Locate, in the data below, the line that contains "else if (flush)" and the line that contains "assign sel = head_q + P_BANKS'(i);"; reproduce exactly those two lines and every line between them, nothing more.

##### Data supplied

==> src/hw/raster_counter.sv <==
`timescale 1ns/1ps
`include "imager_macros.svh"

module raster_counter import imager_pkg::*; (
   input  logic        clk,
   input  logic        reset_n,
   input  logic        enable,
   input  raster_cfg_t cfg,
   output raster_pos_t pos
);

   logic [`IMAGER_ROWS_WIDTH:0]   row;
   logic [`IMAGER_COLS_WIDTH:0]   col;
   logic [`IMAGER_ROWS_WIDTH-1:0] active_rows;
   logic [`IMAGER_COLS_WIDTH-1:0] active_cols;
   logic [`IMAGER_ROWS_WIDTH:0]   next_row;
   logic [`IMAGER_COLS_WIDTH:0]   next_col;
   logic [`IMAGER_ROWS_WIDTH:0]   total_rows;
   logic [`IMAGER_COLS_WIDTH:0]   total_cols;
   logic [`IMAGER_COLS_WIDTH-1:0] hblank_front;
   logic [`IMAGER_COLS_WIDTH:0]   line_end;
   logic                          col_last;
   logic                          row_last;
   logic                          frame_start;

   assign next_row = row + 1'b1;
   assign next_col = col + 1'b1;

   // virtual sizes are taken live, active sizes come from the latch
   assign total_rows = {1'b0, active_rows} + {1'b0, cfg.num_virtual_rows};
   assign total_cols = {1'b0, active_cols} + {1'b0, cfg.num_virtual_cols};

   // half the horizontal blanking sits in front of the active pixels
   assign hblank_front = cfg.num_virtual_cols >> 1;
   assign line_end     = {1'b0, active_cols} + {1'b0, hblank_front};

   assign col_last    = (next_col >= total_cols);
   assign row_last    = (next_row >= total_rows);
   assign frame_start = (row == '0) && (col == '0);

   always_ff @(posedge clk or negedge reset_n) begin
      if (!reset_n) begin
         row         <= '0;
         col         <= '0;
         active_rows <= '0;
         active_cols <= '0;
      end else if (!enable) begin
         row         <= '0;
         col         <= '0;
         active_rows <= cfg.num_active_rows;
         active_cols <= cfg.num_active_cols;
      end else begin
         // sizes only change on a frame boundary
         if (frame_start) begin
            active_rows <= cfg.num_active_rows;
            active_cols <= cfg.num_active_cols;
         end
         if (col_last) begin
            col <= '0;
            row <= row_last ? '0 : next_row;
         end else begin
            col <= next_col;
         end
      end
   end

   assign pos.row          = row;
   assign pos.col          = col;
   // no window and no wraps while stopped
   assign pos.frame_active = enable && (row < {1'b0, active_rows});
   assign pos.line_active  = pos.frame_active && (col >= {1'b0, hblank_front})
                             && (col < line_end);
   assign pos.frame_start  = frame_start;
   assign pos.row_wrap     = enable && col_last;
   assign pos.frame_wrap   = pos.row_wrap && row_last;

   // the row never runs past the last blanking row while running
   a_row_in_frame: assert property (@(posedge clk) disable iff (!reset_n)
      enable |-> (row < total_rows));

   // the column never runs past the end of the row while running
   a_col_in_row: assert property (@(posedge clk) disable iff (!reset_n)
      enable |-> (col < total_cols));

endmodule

##########
##### Data supplied

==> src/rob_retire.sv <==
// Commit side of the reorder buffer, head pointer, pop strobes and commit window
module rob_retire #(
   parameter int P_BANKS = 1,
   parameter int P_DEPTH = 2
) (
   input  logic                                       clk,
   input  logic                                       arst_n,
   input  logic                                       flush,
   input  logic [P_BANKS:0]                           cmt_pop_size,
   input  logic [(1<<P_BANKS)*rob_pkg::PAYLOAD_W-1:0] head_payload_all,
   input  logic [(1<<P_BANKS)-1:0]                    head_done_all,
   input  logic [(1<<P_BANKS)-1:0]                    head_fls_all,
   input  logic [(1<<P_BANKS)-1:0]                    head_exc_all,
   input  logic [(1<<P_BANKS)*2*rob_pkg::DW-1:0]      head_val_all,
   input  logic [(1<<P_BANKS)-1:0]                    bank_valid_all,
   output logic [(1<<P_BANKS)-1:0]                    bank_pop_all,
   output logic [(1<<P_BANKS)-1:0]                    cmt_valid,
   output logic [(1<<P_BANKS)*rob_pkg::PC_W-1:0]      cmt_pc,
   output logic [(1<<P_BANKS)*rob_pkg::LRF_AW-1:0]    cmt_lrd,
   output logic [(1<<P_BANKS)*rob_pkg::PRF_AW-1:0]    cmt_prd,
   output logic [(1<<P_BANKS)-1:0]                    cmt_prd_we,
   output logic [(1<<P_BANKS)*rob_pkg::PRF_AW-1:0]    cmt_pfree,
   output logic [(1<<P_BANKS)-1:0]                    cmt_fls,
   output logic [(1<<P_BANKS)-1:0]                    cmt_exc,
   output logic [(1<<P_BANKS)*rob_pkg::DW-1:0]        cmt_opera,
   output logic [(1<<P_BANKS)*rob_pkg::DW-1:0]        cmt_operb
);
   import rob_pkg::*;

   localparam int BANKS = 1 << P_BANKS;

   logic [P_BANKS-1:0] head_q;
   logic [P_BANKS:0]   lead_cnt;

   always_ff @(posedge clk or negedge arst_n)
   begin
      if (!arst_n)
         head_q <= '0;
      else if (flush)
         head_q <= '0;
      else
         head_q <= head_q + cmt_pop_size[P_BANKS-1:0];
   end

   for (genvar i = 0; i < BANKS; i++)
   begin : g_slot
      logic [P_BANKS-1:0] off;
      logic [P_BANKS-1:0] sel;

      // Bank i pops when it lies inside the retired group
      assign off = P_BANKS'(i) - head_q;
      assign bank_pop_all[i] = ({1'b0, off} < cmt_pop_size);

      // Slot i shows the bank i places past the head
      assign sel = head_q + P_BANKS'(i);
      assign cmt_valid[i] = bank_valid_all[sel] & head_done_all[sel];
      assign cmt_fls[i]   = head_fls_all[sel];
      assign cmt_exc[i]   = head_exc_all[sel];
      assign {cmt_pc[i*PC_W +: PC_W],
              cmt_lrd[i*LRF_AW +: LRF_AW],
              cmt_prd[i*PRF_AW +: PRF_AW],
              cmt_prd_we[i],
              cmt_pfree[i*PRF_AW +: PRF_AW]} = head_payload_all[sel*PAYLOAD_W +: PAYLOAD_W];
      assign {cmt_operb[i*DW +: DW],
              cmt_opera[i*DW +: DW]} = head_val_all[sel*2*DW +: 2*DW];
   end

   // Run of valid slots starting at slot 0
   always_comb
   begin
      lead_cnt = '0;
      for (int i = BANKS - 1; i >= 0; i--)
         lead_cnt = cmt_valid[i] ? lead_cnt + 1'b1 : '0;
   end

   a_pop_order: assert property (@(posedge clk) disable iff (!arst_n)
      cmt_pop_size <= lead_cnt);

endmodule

##########

Task solution.
      else if (flush)
         head_q <= '0;
      else
         head_q <= head_q + cmt_pop_size[P_BANKS-1:0];
   end

   for (genvar i = 0; i < BANKS; i++)
   begin : g_slot
      logic [P_BANKS-1:0] off;
      logic [P_BANKS-1:0] sel;

      // Bank i pops when it lies inside the retired group
      assign off = P_BANKS'(i) - head_q;
      assign bank_pop_all[i] = ({1'b0, off} < cmt_pop_size);

      // Slot i shows the bank i places past the head
      assign sel = head_q + P_BANKS'(i);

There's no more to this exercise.